Earlier this year, Bloomberg News reported that Oaktree, largely owned by Brookfield Asset Management, a landlord that owns some parking garage assets, is looking to raise the largest ever distressed debt fund at $15 billion. Oaktree was founded by Howard Marks, a famously successful distressed debt investor.
“As long-term investors who specialize in value-add transportation infrastructure, REEF fits our thesis that core parking facilities should be augmented with technology to transform these core assets into mobility infrastructure hubs,” Josh Connor, co-portfolio manager of Oaktree’s infrastructure investing strategy and chairman of Neighborhood Property Group, said in a news release.
In the past, REEF has received debt financing from Owl Rock, another credit firm focused on distressed debt investing, to close some acquisitions of other parking lot operators.
In 2018, SoftBank invested an estimated $500 million in REEF, under its old name ParkJockey. SoftBank’s continued investment in REEF signals a commitment to the company’s business model of lease arbitrage. This rings bells for SoftBank-watchers, as the model is reminiscent of SoftBank-backed WeWork, which had to be bailed out by the company after a failed IPO last year.
REEF’s business model involves transforming parking lots to serve different purposes, including as logistics hubs, marketplaces, and “ghost kitchens” that prepare food and coordinate delivery for restaurants.
REEF recently formed a partnership with Aloha Poke, a fast-casual poke chain with 19 locations, to create ghost kitchens in one of the chain’s markets, saying that Dallas, Miami, and Atlanta are under consideration. REEF also lists Saladworks, a salad chain with 104 locations, as well as the New York City-based restaurant chain Jack’s Wife Freda among its restaurant partners.
Ghost kitchens, which centralize food preparation for restaurants’ pickup and delivery operations, are a growing trend in the sector.
The company has partnered with logistics companies like “nano-warehouse” company Bond, which turns empty retail storefronts into last-mile distribution hubs.
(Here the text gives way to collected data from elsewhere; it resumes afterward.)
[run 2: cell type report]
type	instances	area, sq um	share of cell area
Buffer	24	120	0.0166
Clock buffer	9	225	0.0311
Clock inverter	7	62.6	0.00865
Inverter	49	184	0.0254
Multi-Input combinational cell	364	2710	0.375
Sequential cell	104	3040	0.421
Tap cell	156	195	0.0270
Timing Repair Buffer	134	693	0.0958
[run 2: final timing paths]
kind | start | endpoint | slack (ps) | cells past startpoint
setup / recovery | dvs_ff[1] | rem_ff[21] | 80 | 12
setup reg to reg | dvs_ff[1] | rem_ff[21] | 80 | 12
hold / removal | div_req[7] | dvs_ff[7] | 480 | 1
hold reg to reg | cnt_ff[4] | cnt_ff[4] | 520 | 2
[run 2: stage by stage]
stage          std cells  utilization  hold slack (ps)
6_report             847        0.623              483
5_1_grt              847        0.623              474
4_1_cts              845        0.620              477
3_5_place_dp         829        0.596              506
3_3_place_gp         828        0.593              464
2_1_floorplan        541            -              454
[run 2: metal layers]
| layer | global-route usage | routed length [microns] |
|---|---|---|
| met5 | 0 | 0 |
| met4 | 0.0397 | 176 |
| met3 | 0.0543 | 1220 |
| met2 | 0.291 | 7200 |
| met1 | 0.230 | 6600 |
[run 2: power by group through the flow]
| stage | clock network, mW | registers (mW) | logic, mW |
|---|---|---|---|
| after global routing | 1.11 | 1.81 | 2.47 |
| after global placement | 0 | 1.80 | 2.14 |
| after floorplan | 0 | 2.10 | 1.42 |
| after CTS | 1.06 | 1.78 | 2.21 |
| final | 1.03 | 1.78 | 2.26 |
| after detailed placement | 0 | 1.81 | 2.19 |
$ cat src/sv/tms_pkg.sv
// Package with types and constants of the threshold map statistics block.
package tms_pkg;

   localparam logic [7:0]  ThrInvalid = 8'd255;
   localparam logic [12:0] CountMax   = 13'd8191;

   localparam int CntW      = 5;
   localparam int MeanQuoW  = 16;
   localparam int RmsQuoW   = 30;
   localparam int SqrtSteps = 15;

   typedef enum logic [3:0] {
      ST_ACCUM,
      ST_MULT,
      ST_DIFF,
      ST_DIV_MEAN,
      ST_RMS_LOAD,
      ST_DIV_RMS,
      ST_SQRT_LOAD,
      ST_SQRT,
      ST_OUT
   } tms_state_type;

   typedef struct packed {
      logic accum;
      logic mult;
      logic diff;
      logic div_load_mean;
      logic div_step;
      logic mean_save;
      logic div_load_rms;
      logic sqrt_load;
      logic sqrt_step;
      logic out_load;
   } tms_cmd_type;

   typedef struct packed {
      logic out_free;
   } tms_status_type;

endpackage

$ cat src/sv/tms_ctrl.sv
// Controller state machine of the threshold map statistics block.
module tms_ctrl import tms_pkg::*; (
   input  logic           clock,
   input  logic           reset,
   input  logic           req_valid,
   input  logic           req_last_pixel,
   output logic           req_stall,
   input  tms_status_type status,
   output tms_cmd_type    cmd
);

   tms_state_type   state_ff, state_in;
   logic [CntW-1:0] cnt_ff, cnt_in;

   always_ff @(posedge clock) begin
      if (reset) begin
         state_ff <= ST_ACCUM;
         cnt_ff   <= '0;
      end else begin
         state_ff <= state_in;
         cnt_ff   <= cnt_in;
      end
   end

   always_comb begin
      state_in  = state_ff;
      cnt_in    = cnt_ff;
      cmd       = '0;
      req_stall = 1'b1;
      case (state_ff)
         ST_ACCUM: begin
            req_stall = 1'b0;
            cmd.accum = req_valid;
            if (req_valid && req_last_pixel) begin
               state_in = ST_MULT;
            end
         end
         ST_MULT: begin
            cmd.mult = 1'b1;
            state_in = ST_DIFF;
         end
         ST_DIFF: begin
            cmd.diff          = 1'b1;
            cmd.div_load_mean = 1'b1;
            cnt_in            = CntW'(MeanQuoW - 1);
            state_in          = ST_DIV_MEAN;
         end
         ST_DIV_MEAN: begin
            cmd.div_step = 1'b1;
            cnt_in       = cnt_ff - 1'b1;
            if (cnt_ff == '0) begin
               state_in = ST_RMS_LOAD;
            end
         end
         ST_RMS_LOAD: begin
            cmd.mean_save    = 1'b1;
            cmd.div_load_rms = 1'b1;
            cnt_in           = CntW'(RmsQuoW - 1);
            state_in         = ST_DIV_RMS;
         end
         ST_DIV_RMS: begin
            cmd.div_step = 1'b1;
            cnt_in       = cnt_ff - 1'b1;
            if (cnt_ff == '0) begin
               state_in = ST_SQRT_LOAD;
            end
         end
         ST_SQRT_LOAD: begin
            cmd.sqrt_load = 1'b1;
            cnt_in        = CntW'(SqrtSteps - 1);
            state_in      = ST_SQRT;
         end
         ST_SQRT: begin
            cmd.sqrt_step = 1'b1;
            cnt_in        = cnt_ff - 1'b1;
            if (cnt_ff == '0) begin
               state_in = ST_OUT;
            end
         end
         ST_OUT: begin
            if (status.out_free) begin
               cmd.out_load = 1'b1;
               state_in     = ST_ACCUM;
            end
         end
         default: begin
            state_in = ST_ACCUM;
         end
      endcase
   end

endmodule

$ cat src/sv/tms_dpath.sv
// Datapath of the threshold map statistics block: accumulators, divider, root and result register.
module tms_dpath import tms_pkg::*; (
   input  logic           clock,
   input  logic           reset,
   input  tms_cmd_type    cmd,
   output tms_status_type status,
   input  logic [7:0]     req_threshold,
   input  logic [5:0]     req_pixel_col,
   input  logic [6:0]     req_pixel_row,
   output logic           rsp_valid,
   input  logic           rsp_stall,
   output logic [12:0]    rsp_valid_count,
   output logic           rsp_min_found,
   output logic [7:0]     rsp_min_value,
   output logic [5:0]     rsp_min_col,
   output logic [6:0]     rsp_min_row,
   output logic           rsp_max_found,
   output logic [7:0]     rsp_max_value,
   output logic [5:0]     rsp_max_col,
   output logic [6:0]     rsp_max_row,
   output logic [15:0]    rsp_mean_q8,
   output logic [15:0]    rsp_rms_q8
);

   logic [20:0] sum_ff;
   logic [28:0] sumsq_ff;
   logic [12:0] count_ff;
   logic [7:0]  min_ff, max_ff;
   logic [5:0]  min_col_ff, max_col_ff;
   logic [6:0]  min_row_ff, max_row_ff;

   logic [41:0] qn_ff, ss_ff, num_ff;

   logic [26:0]        rem_ff;
   logic [RmsQuoW-1:0] low_ff, quo_ff;
   logic [25:0]        dsr_ff;
   logic [27:0]        trial;
   logic [15:0]        mean_ff;

   logic [29:0] sq_v_ff, sq_res_ff, sq_bit_ff;
   logic [30:0] sq_sum;

   logic        rsp_valid_ff;
   logic [12:0] out_count_ff;
   logic        out_min_found_ff, out_max_found_ff;
   logic [7:0]  out_min_ff, out_max_ff;
   logic [5:0]  out_min_col_ff, out_max_col_ff;
   logic [6:0]  out_min_row_ff, out_max_row_ff;
   logic [15:0] out_mean_ff, out_rms_ff;

   logic        thr_ok;
   logic [15:0] thr_sq;

   assign thr_ok = (req_threshold != ThrInvalid) && (count_ff != CountMax);
   assign thr_sq = req_threshold * req_threshold;

   always_ff @(posedge clock) begin
      if (reset || cmd.out_load) begin
         sum_ff     <= '0;
         sumsq_ff   <= '0;
         count_ff   <= '0;
         min_ff     <= ThrInvalid;
         min_col_ff <= '0;
         min_row_ff <= '0;
         max_ff     <= '0;
         max_col_ff <= '0;
         max_row_ff <= '0;
      end else if (cmd.accum) begin
         if (thr_ok) begin
            sum_ff   <= sum_ff + 21'(req_threshold);
            sumsq_ff <= sumsq_ff + 29'(thr_sq);
            count_ff <= count_ff + 1'b1;
         end
         if ((req_threshold != 8'd0) && (req_threshold < min_ff)) begin
            min_ff     <= req_threshold;
            min_col_ff <= req_pixel_col;
            min_row_ff <= req_pixel_row;
         end
         if ((req_threshold > max_ff) && (req_threshold != ThrInvalid)) begin
            max_ff     <= req_threshold;
            max_col_ff <= req_pixel_col;
            max_row_ff <= req_pixel_row;
         end
      end
   end

   always_ff @(posedge clock) begin
      if (cmd.mult) begin
         qn_ff <= 42'(sumsq_ff * count_ff);
         ss_ff <= 42'(sum_ff * sum_ff);
      end
      if (cmd.diff) begin
         num_ff <= qn_ff - ss_ff;
      end
   end

   assign trial = {rem_ff, low_ff[RmsQuoW-1]} - {2'b00, dsr_ff};

   always_ff @(posedge clock) begin
      if (cmd.div_load_mean) begin
         rem_ff <= {14'd0, sum_ff[20:8]};
         low_ff <= {sum_ff[7:0], 22'd0};
         quo_ff <= '0;
         dsr_ff <= 26'(count_ff);
      end else if (cmd.div_load_rms) begin
         rem_ff <= num_ff[40:14];
         low_ff <= {num_ff[13:0], 16'd0};
         quo_ff <= '0;
         dsr_ff <= 26'(count_ff * count_ff);
      end else if (cmd.div_step) begin
         low_ff <= {low_ff[RmsQuoW-2:0], 1'b0};
         if (!trial[27]) begin
            rem_ff <= trial[26:0];
            quo_ff <= {quo_ff[RmsQuoW-2:0], 1'b1};
         end else begin
            rem_ff <= {rem_ff[25:0], low_ff[RmsQuoW-1]};
            quo_ff <= {quo_ff[RmsQuoW-2:0], 1'b0};
         end
      end
      if (cmd.mean_save) begin
         mean_ff <= quo_ff[15:0];
      end
   end

   assign sq_sum = {1'b0, sq_res_ff} + {1'b0, sq_bit_ff};

   always_ff @(posedge clock) begin
      if (cmd.sqrt_load) begin
         sq_v_ff   <= quo_ff;
         sq_res_ff <= '0;
         sq_bit_ff <= 30'd1 << 28;
      end else if (cmd.sqrt_step) begin
         if ({1'b0, sq_v_ff} >= sq_sum) begin
            sq_v_ff   <= sq_v_ff - sq_sum[29:0];
            sq_res_ff <= (sq_res_ff >> 1) + sq_bit_ff;
         end else begin
            sq_res_ff <= sq_res_ff >> 1;
         end
         sq_bit_ff <= sq_bit_ff >> 2;
      end
   end

   always_ff @(posedge clock) begin
      if (reset) begin
         rsp_valid_ff <= 1'b0;
      end else if (cmd.out_load) begin
         rsp_valid_ff <= 1'b1;
      end else if (!rsp_stall) begin
         rsp_valid_ff <= 1'b0;
      end
   end

   always_ff @(posedge clock) begin
      if (cmd.out_load) begin
         out_count_ff     <= count_ff;
         out_min_found_ff <= (min_ff != ThrInvalid);
         out_min_ff       <= min_ff;
         out_min_col_ff   <= min_col_ff;
         out_min_row_ff   <= min_row_ff;
         out_max_found_ff <= (max_ff != 8'd0);
         out_max_ff       <= max_ff;
         out_max_col_ff   <= max_col_ff;
         out_max_row_ff   <= max_row_ff;
         out_mean_ff      <= (count_ff == '0) ? 16'd0 : mean_ff;
         out_rms_ff       <= (count_ff == '0) ? 16'd0 : sq_res_ff[15:0];
      end
   end

   assign status.out_free = !rsp_valid_ff || !rsp_stall;

   assign rsp_valid       = rsp_valid_ff;
   assign rsp_valid_count = out_count_ff;
   assign rsp_min_found   = out_min_found_ff;
   assign rsp_min_value   = out_min_ff;
   assign rsp_min_col     = out_min_col_ff;
   assign rsp_min_row     = out_min_row_ff;
   assign rsp_max_found   = out_max_found_ff;
   assign rsp_max_value   = out_max_ff;
   assign rsp_max_col     = out_max_col_ff;
   assign rsp_max_row     = out_max_row_ff;
   assign rsp_mean_q8     = out_mean_ff;
   assign rsp_rms_q8      = out_rms_ff;

endmodule
--- src/rtl/dmwbc_pkg.sv ---
// shared types, constants and codes for the direct-mapped write-back cache
// no dependencies
`default_nettype none

package dmwbc_pkg;

    localparam int ADDR_W       = 16;
    localparam int DATA_W       = 32;
    localparam int COST_W       = 16;
    localparam int TIME_W       = 32;

    localparam int LINE_COUNT   = 256;
    localparam int BLOCK_BYTES  = 64;
    localparam int MEMORY_BYTES = 65536;
    localparam int WORD_BYTES   = 4;

    localparam int WPB       = BLOCK_BYTES / WORD_BYTES;
    localparam int WOFF_W    = $clog2(WPB);
    localparam int IDX_W     = $clog2(LINE_COUNT);
    localparam int BOFF_W    = $clog2(WORD_BYTES);
    localparam int MEM_WORDS = MEMORY_BYTES / WORD_BYTES;
    localparam int MEM_W     = $clog2(MEM_WORDS);
    localparam int TAG_W     = MEM_W - IDX_W - WOFF_W;
    localparam int DATA_AW   = IDX_W + WOFF_W;
    localparam int CNT_W     = WOFF_W + 1;

    typedef logic [1:0] t_cmd;
    localparam t_cmd CMD_READ  = 2'd0;
    localparam t_cmd CMD_WRITE = 2'd1;
    localparam t_cmd CMD_CLEAR = 2'd2;

    typedef logic [1:0] t_cfg_idx;
    localparam t_cfg_idx CFG_DRAM_RD = 2'd0;
    localparam t_cfg_idx CFG_DRAM_WR = 2'd1;
    localparam t_cfg_idx CFG_L1_RD   = 2'd2;
    localparam t_cfg_idx CFG_L1_WR   = 2'd3;

    typedef struct packed {
        logic [COST_W-1:0] dram_rd;
        logic [COST_W-1:0] dram_wr;
        logic [COST_W-1:0] l1_rd;
        logic [COST_W-1:0] l1_wr;
    } t_costs;

    typedef struct packed {
        logic             re;
        logic [IDX_W-1:0] raddr;
        logic             we;
        logic [IDX_W-1:0] waddr;
        logic [TAG_W-1:0] wtag;
        logic             wdirty;
    } t_tag_req;

    typedef struct packed {
        logic             valid;
        logic             dirty;
        logic [TAG_W-1:0] tag;
    } t_tag_rsp;

    typedef struct packed {
        logic               re;
        logic [DATA_AW-1:0] raddr;
        logic               we;
        logic [DATA_AW-1:0] waddr;
        logic [DATA_W-1:0]  wdata;
    } t_data_req;

    typedef struct packed {
        logic              re;
        logic [MEM_W-1:0]  raddr;
        logic              we;
        logic [MEM_W-1:0]  waddr;
        logic [DATA_W-1:0] wdata;
    } t_back_req;

endpackage

`default_nettype wire

--- src/rtl/dmwbc_tag_store.sv ---
// tag and dirty memory with per-line valid flops, registered read
// depends on dmwbc_pkg
`default_nettype none

module dmwbc_tag_store import dmwbc_pkg::*; (
    input  wire logic     i_clk,
    input  wire logic     i_rst_n,
    input  wire t_tag_req i_req,
    output t_tag_rsp      o_rsp
);

    logic [TAG_W:0]          r_mem [LINE_COUNT];
    logic [LINE_COUNT-1:0]   r_valid;
    logic [TAG_W:0]          r_rd_word;
    logic                    r_rd_valid;

    always_ff @(posedge i_clk) begin
        if (i_req.we) begin
            r_mem[i_req.waddr] <= {i_req.wdirty, i_req.wtag};
        end
        if (i_req.re) begin
            r_rd_word <= r_mem[i_req.raddr];
        end
    end

    always_ff @(posedge i_clk) begin
        if (!i_rst_n) begin
            r_valid    <= '0;
            r_rd_valid <= 1'b0;
        end else begin
            if (i_req.we) begin
                r_valid[i_req.waddr] <= 1'b1;
            end
            if (i_req.re) begin
                r_rd_valid <= r_valid[i_req.raddr];
            end
        end
    end

    assign o_rsp.valid = r_rd_valid;
    assign o_rsp.dirty = r_rd_word[TAG_W];
    assign o_rsp.tag   = r_rd_word[TAG_W-1:0];

endmodule

`default_nettype wire
$ cat config.mk
export PLATFORM = sky130hd
export DESIGN_NAME = dmwbc_ctrl
export DESIGN_NICKNAME = d
export VERILOG_FILES = /design/src/rtl/dmwbc_pkg.sv /design/src/rtl/dmwbc_ctrl.sv
export SDC_FILE = /design/constraint.sdc
export NUM_CORES = 1
export LEC_CHECK = 0
export BUFFER_PORTS_ARGS = -buffer_cell sky130_fd_sc_hd__buf_2
export CORE_ASPECT_RATIO = 2
export CORE_UTILIZATION = 29
export DETAILED_ROUTE_END_ITERATION = 7
export GPL_TIMING_DRIVEN = 0
export PLACE_DENSITY = 0.6
export SETUP_SLACK_MARGIN = 0.4
export SKIP_CTS_REPAIR_TIMING = 1
export SYNTH_ARGS = -nofsm -noshare
export SYNTH_HDL_FRONTEND = slang
export SYNTH_SLANG_ARGS = --single-unit
$ cat constraint.sdc
create_clock -name i_clk -period 4.9 [get_ports i_clk]
set_input_delay 0.49 -clock i_clk [delete_from_list [all_inputs] [get_ports i_clk]]
set_output_delay 0.49 -clock i_clk [all_outputs]
set_load 0.02 [all_outputs]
Earlier this year, REEF announced a partnership with DHL for the delivery giant to use electric tricycles to do last-mile deliveries from the company’s lots.
Many retailers and malls have turned to alternative uses for their parking lots as shopper visits have fallen due to the pandemic. Walmart, for example, partnered with Tribeca Enterprises to bring drive-in movie theaters to 160 of the big-box store’s parking lots beginning in August. Brookfield Properties, which is the majority owner of REEF funder Oaktree, partnered with Kilburn Live on a similar initiative.
Brookfield additionally leased space in 75 of its mall parking lots to serve as coronavirus testing sites. Drive-through Community Testing Sites were similarly created in the parking lots of some Walmart locations, though an information page for that initiative said that the retailer would be “donating” the use of that space.
Some retailers have additionally used their parking lots to facilitate curbside pickup services during the pandemic.
REEF, formerly ParkJockey, was founded in 2013 and began as a technology-enabled parking provider, before pivoting to its broader business plan, providing both light logistics and parking in its garages.
It became the largest parking operator in North America largely through acquisitions, funded with the help of SoftBank and Mubadala. In 2018, as it announced the funding round that valued it over $1 billion, the company also announced that it had acquired two of the largest parking operators in North America: Impark and Citizens Parking Inc.